→ **Task requirements**
Output exactly the lines below, starting with the line that has "export SLEW_MARGIN = 20" and going on through the line that has "set_clock_uncertainty 0.1 [all_clocks]", both included, and no other lines.

→ **Given records**
<file path="src/rtl/prog_loader_if.sv">
// Byte-stream valid/ready channel feeding the program loader.
interface prog_loader_if;
  logic       in_valid;
  logic [7:0] in_data;
  logic       in_ready;

  modport master (output in_valid, in_data, input in_ready);
  modport slave  (input in_valid, in_data, output in_ready);
endinterface

</file>
<file path="src/rtl/prog_loader.sv">
// Byte-stream program loader for the 16x8 SAP program RAM; holds the CPU in clear while loading.
// Optional readback verify of the written block is enabled by defining PROG_LOADER_VERIFY_EN.
module prog_loader #(
  parameter int WORDS = 16
) (
  input  logic                     clk,
  input  logic                     clr,
  input  logic                     start,
  prog_loader_if.slave             stream,
  output logic [$clog2(WORDS)-1:0] ram_addr,
  output logic [7:0]               ram_wdata,
  output logic                     ram_we,
  input  logic [7:0]               ram_rdata,
  output logic                     cpu_clr,
  output logic                     busy,
  output logic                     done,
  output logic                     err
);
  localparam int AW = $clog2(WORDS);

  typedef enum logic [2:0] {
    IDLE, HEADER, DATA, CSUM,
`ifdef PROG_LOADER_VERIFY_EN
    VERIFY,
`endif
    DONE, ERR
  } state_t;

  state_t         st, nxt;
  logic [AW-1:0]  addr;
  logic [3:0]     rem;
  logic [7:0]     sum;
  logic           beat;

  assign beat = stream.in_valid & stream.in_ready;
  assign done = (st == DONE);
  assign err  = (st == ERR);

`ifdef PROG_LOADER_VERIFY_EN
  logic [AW-1:0] vaddr;
  logic [4:0]    vn, vcnt;
  logic [7:0]    vsum;

  assign busy = (st == HEADER) || (st == DATA) || (st == CSUM) || (st == VERIFY);

  // Readback of address k lands one cycle later, so accumulate on vcnt 1..N and decide on N+1.
  always_ff @(posedge clk) begin
    if (clr) begin
      vaddr <= '0;
      vn    <= '0;
      vcnt  <= '0;
      vsum  <= '0;
    end else begin
      if (st == HEADER && beat) begin
        vaddr <= AW'(stream.in_data[7:4]);
        vn    <= {1'b0, stream.in_data[3:0]} + 5'd1;
      end
      if (st == CSUM && beat) begin
        vcnt <= '0;
        vsum <= '0;
      end
      if (st == VERIFY) begin
        vcnt  <= vcnt + 5'd1;
        vaddr <= vaddr + 1'b1;
        if (vcnt != 5'd0 && vcnt <= vn) vsum <= vsum + ram_rdata;
      end
    end
  end
`else
  logic unused_rdata;
  assign unused_rdata = ^ram_rdata;
  assign busy = (st == HEADER) || (st == DATA) || (st == CSUM);
`endif

  always_comb begin
    nxt             = st;
    stream.in_ready = 1'b0;
    ram_we          = 1'b0;
    ram_addr        = '0;
    ram_wdata       = '0;
    case (st)
      IDLE, DONE, ERR: if (start) nxt = HEADER;
      HEADER: begin
        stream.in_ready = 1'b1;
        if (stream.in_valid) nxt = DATA;
      end
      DATA: begin
        stream.in_ready = 1'b1;
        ram_we          = stream.in_valid;
        ram_addr        = addr;
        ram_wdata       = stream.in_data;
        if (stream.in_valid && rem == 4'd0) nxt = CSUM;
      end
      CSUM: begin
        stream.in_ready = 1'b1;
        if (stream.in_valid) begin
`ifdef PROG_LOADER_VERIFY_EN
          nxt = (stream.in_data == sum) ? VERIFY : ERR;
`else
          nxt = (stream.in_data == sum) ? DONE : ERR;
`endif
        end
      end
`ifdef PROG_LOADER_VERIFY_EN
      VERIFY: begin
        ram_addr = vaddr;
        if (vcnt == vn + 5'd1) nxt = (vsum == sum) ? DONE : ERR;
      end
`endif
      default: nxt = IDLE;
    endcase
  end

  always_ff @(posedge clk) begin
    if (clr) begin
      st      <= IDLE;
      cpu_clr <= 1'b0;
      addr    <= '0;
      rem     <= '0;
      sum     <= '0;
    end else begin
      st      <= nxt;
      cpu_clr <= (nxt != IDLE) && (nxt != DONE);
      if (st == HEADER && beat) begin
        addr <= AW'(stream.in_data[7:4]);
        rem  <= stream.in_data[3:0];
        sum  <= '0;
      end
      if (st == DATA && beat) begin
        addr <= addr + 1'b1;
        rem  <= rem - 4'd1;
        sum  <= sum + stream.in_data;
      end
    end
  end
endmodule

</file>
<file path="src/flat_wrapper.sv">
// flat-port wrapper written by rule: the top's interface ports become plain ports
module prog_loader_flat 
#(
  parameter int WORDS = 16
)
  (clk, clr, start, ram_addr, ram_wdata, ram_we, ram_rdata, cpu_clr, busy, done, err, stream_in_valid, stream_in_data, stream_in_ready);
  prog_loader_if stream_i ();
  input  logic clk;
  input  logic clr;
  input  logic start;
  output logic [$clog2(WORDS)-1:0] ram_addr;
  output logic [7:0] ram_wdata;
  output logic ram_we;
  input  logic [7:0] ram_rdata;
  output logic cpu_clr;
  output logic busy;
  output logic done;
  output logic err;
  input wire logic [$bits(stream_i.in_valid)-1:0] stream_in_valid;
  input wire logic [$bits(stream_i.in_data)-1:0] stream_in_data;
  output wire logic [$bits(stream_i.in_ready)-1:0] stream_in_ready;
  assign stream_i.in_valid = stream_in_valid;
  assign stream_i.in_data = stream_in_data;
  assign stream_in_ready = stream_i.in_ready;
  prog_loader #(.WORDS(WORDS)) u_core (.clk(clk), .clr(clr), .start(start), .stream(stream_i), .ram_addr(ram_addr), .ram_wdata(ram_wdata), .ram_we(ram_we), .ram_rdata(ram_rdata), .cpu_clr(cpu_clr), .busy(busy), .done(done), .err(err));
endmodule
</file>
<file path="config.mk">
export PLATFORM = sky130hd
export DESIGN_NAME = prog_loader_flat
export DESIGN_NICKNAME = d
export VERILOG_FILES = /design/src/rtl/prog_loader_if.sv /design/src/rtl/prog_loader.sv /design/src/flat_wrapper.sv
export SDC_FILE = /design/constraint.sdc
export NUM_CORES = 1
export LEC_CHECK = 0
export BUFFER_PORTS_ARGS = -buffer_cell sky130_fd_sc_hd__buf_2
export CAP_MARGIN = 20
export CORE_ASPECT_RATIO = 1.2
export CORE_MARGIN = 5
export CORE_UTILIZATION = 51
export CTS_CLUSTER_SIZE = 40
export DETAILED_ROUTE_END_ITERATION = 7
export GPL_TIMING_DRIVEN = 0
export PLACE_DENSITY = 0.85
export SETUP_SLACK_MARGIN = 0.4
export SYNTH_ARGS = -nofsm -noshare
export SYNTH_HDL_FRONTEND = slang
export SYNTH_SLANG_ARGS = --single-unit
</file>
<file path="constraint.sdc">
create_clock -name clk -period 2.8 [get_ports clk]
set_clock_uncertainty 0.15 [all_clocks]
set_input_delay 0.28 -clock clk [delete_from_list [all_inputs] [get_ports clk]]
set_output_delay 0.28 -clock clk [all_outputs]
set_load 0.01 [all_outputs]
</file>
Word-level counts from Yosys, hierarchy flattened:

Cells that the tools add are included.

* logic and storage cells: 44
* output and inout port bits: 18
* flip-flop bits (word level): 20
* input port bits: 20

* bitwise operators: 1
* add/sub/neg operators: 3
* mux-type cells: 16
* equality and inequality tests: 7
* reduce and logical (&&, ||, !) cells: 12

Operators by type and width (number)
* 2-to-1 mux 8 bit: 3
* 2-to-1 mux 4 bit: 5
* 2-to-1 mux 3 bit: 4
* one-hot mux 3 bit (4 select lines): 1
* adder 8 bit: 1
* == test 8 bit: 1
* == test 3 x 2 -> 1 bit (second input constant): 2
* == test 3 bit (second input constant): 2
* OR reduction 3 bit: 2
* adder 4 x 1 -> 4 bit (second input constant): 1
* logical AND 1 bit: 4
* logical NOT 4 bit: 1
* subtractor 4 x 1 -> 4 bit (second input constant): 1
* == test 3 x 1 -> 1 bit (second input constant): 1
* logical NOT 3 bit: 1
* 2-to-1 mux 1 bit: 3
* != test 3 bit (second input constant): 1
* nonzero test 3 bit: 1
* logical OR 1 bit: 2
* nonzero test 2 bit: 1
* AND 1 bit: 1

Longest topological paths before layout:

* depth in word-level cells: 7
* depth in mapped cells: 9
* gate-level depth less buffers: 8

Least setup slack after synthesis:

Ideal clock, no wire load.

* path kind: register -> register
* start point: register u_core.sum[0]
* end point: register u_core.sum[6]
* slack: 0.796 ns
* cell stages (with the launch flop): 9
* library setup time: 0.129 ns
* period minus slack after synthesis: 2.004 ns
* buffers on the path: 0
* arrival: 1.726 ns
* data required time: 2.521 ns
* cell sequence: dfxtp_1 -> ha_1 -> fa_1 -> a21o_1 -> a21oi_1 -> o21bai_1 -> a21oi_1 -> xor2_1 -> o31ai_1

* longest elaborated chain between the ends: 2

Ends and longest elaborated chain
* start: declaration: RTL line prog_loader.sv:32 `logic [7:0] sum;`
* start signal: assignment: RTL line prog_loader.sv:132 `sum <= sum + stream.in_data;`
* adder 8 bit: RTL line prog_loader.sv:132
* 2-to-1 mux 8 bit: RTL line prog_loader.sv:129 `if (st == DATA && beat) begin`

No other way between the ends.
A chain may end at the register's enable or synchronous reset.

Worst setup path in the final report:

Same ends and word-level chain as after synthesis.
[src/rtl/key_collect_pkg.sv]
// Shared game constants: stage codes, object ROM, key/door slots, FSM states.
// Used by key_collect, obj_rom and the renderer.
package key_collect_pkg;

    localparam int COORD_W = 9;

    typedef enum logic [2:0] {
        ST_TITLE,
        ST_STAGE1,
        ST_SUCCESS1,
        ST_STAGE2,
        ST_SUCCESS2,
        ST_STAGE3,
        ST_SUCCESS3,
        ST_FAIL
    } game_stage_e;

    localparam logic [1:0] KEY0 = 2'd0;
    localparam logic [1:0] KEY1 = 2'd1;
    localparam logic [1:0] KEY2 = 2'd2;
    localparam logic [1:0] DOOR = 2'd3;

    typedef struct packed {
        logic [COORD_W-1:0] x;
        logic [COORD_W-1:0] y;
    } obj_t;

    // Row 0 is the idle stage code and reads as all zeros.
    localparam obj_t OBJ_ROM [4][4] = '{
        '{'{9'd0,   9'd0},   '{9'd0,   9'd0},
          '{9'd0,   9'd0},   '{9'd0,   9'd0}},
        '{'{9'd80,  9'd50},  '{9'd200, 9'd90},
          '{9'd150, 9'd200}, '{9'd250, 9'd125}},
        '{'{9'd100, 9'd160}, '{9'd230, 9'd60},
          '{9'd70,  9'd220}, '{9'd250, 9'd125}},
        '{'{9'd180, 9'd210}, '{9'd90,  9'd80},
          '{9'd240, 9'd180}, '{9'd60,  9'd125}}
    };

    typedef enum logic [2:0] {
        KC_IDLE,
        KC_LOAD,
        KC_SEEK_KEY,
        KC_SEEK_DOOR,
        KC_DONE
    } kc_state_e;

    function automatic logic [1:0] key_slot(
        input logic [1:0] idx,
        input logic [1:0] rot
    );
        logic [2:0] sum;
        if (idx == DOOR) return DOOR;
        sum = {1'b0, idx} + {1'b0, rot};
        if (sum >= 3'd3) sum = sum - 3'd3;
        return sum[1:0];
    endfunction

endpackage
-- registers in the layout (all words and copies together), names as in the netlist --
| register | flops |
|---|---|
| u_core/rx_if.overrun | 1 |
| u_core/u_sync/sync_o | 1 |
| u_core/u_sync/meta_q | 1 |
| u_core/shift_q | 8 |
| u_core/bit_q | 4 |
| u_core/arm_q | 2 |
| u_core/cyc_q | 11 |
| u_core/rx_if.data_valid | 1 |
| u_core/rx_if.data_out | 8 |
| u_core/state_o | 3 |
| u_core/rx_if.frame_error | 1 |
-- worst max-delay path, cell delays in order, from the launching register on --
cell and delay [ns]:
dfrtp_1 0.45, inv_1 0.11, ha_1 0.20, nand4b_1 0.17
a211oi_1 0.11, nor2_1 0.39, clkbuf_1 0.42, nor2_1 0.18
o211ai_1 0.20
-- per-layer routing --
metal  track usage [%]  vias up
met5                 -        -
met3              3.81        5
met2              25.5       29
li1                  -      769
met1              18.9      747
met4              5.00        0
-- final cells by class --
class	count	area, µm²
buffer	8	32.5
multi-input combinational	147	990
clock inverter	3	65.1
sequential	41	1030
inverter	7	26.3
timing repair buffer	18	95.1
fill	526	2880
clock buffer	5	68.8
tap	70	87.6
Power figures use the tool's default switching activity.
$ cat config.mk
export PLATFORM = sky130hd
export DESIGN_NAME = hist_shift_search
export DESIGN_NICKNAME = d
export VERILOG_FILES = /design/src/rtl/hist_shift_search.sv
export SDC_FILE = /design/constraint.sdc
export NUM_CORES = 1
export LEC_CHECK = 0
export ABC_AREA = 1
export BUFFER_PORTS_ARGS = -buffer_cell sky130_fd_sc_hd__buf_2
export CORE_ASPECT_RATIO = 0.6
export CORE_MARGIN = 3
export CORE_UTILIZATION = 58
export DETAILED_ROUTE_END_ITERATION = 10
export PLACE_DENSITY_LB_ADDON = 0.15
export SKIP_CTS_REPAIR_TIMING = 1
export SLEW_MARGIN = 20
export SYNTH_ARGS = -nofsm -noshare
export SYNTH_HDL_FRONTEND = slang
export SYNTH_SLANG_ARGS = --single-unit
export TNS_END_PERCENT = 5
$ cat constraint.sdc
create_clock -name i_clk -period 7.23 [get_ports i_clk]
set_clock_uncertainty 0.1 [all_clocks]
set_input_delay 0.3615 -clock i_clk [delete_from_list [all_inputs] [get_ports i_clk]]
set_output_delay 0.3615 -clock i_clk [all_outputs]
set_load 0.05 [all_outputs]
`config.mk`:
```
export PLATFORM = sky130hd
export DESIGN_NAME = serial_subtractor_flat
export DESIGN_NICKNAME = d
export VERILOG_FILES = /design/src/rtl/serial_subtractor_if.sv /design/src/rtl/serial_subtractor.sv /design/src/flat_wrapper.sv
export SDC_FILE = /design/constraint.sdc
export NUM_CORES = 1
export LEC_CHECK = 0
export CAP_MARGIN = 25
export CORE_ASPECT_RATIO = 0.7
export CORE_MARGIN = 3
export CORE_UTILIZATION = 35
export CTS_BUF_LIST = sky130_fd_sc_hd__clkbuf_8
export DETAILED_ROUTE_END_ITERATION = 7
export SLEW_MARGIN = 30
export SYNTH_ARGS = -nofsm -noshare
export SYNTH_HDL_FRONTEND = slang
export SYNTH_SLANG_ARGS = --single-unit
```
`constraint.sdc`:
```
create_clock -name clk -period 1.35 [get_ports clk]
set_input_delay 0.27 -clock clk [delete_from_list [all_inputs] [get_ports clk]]
set_output_delay 0.27 -clock clk [all_outputs]
set_load 0.05 [all_outputs]
```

→ **Task result**
export SLEW_MARGIN = 20
export SYNTH_ARGS = -nofsm -noshare
export SYNTH_HDL_FRONTEND = slang
export SYNTH_SLANG_ARGS = --single-unit
export TNS_END_PERCENT = 5
$ cat constraint.sdc
create_clock -name i_clk -period 7.23 [get_ports i_clk]
set_clock_uncertainty 0.1 [all_clocks]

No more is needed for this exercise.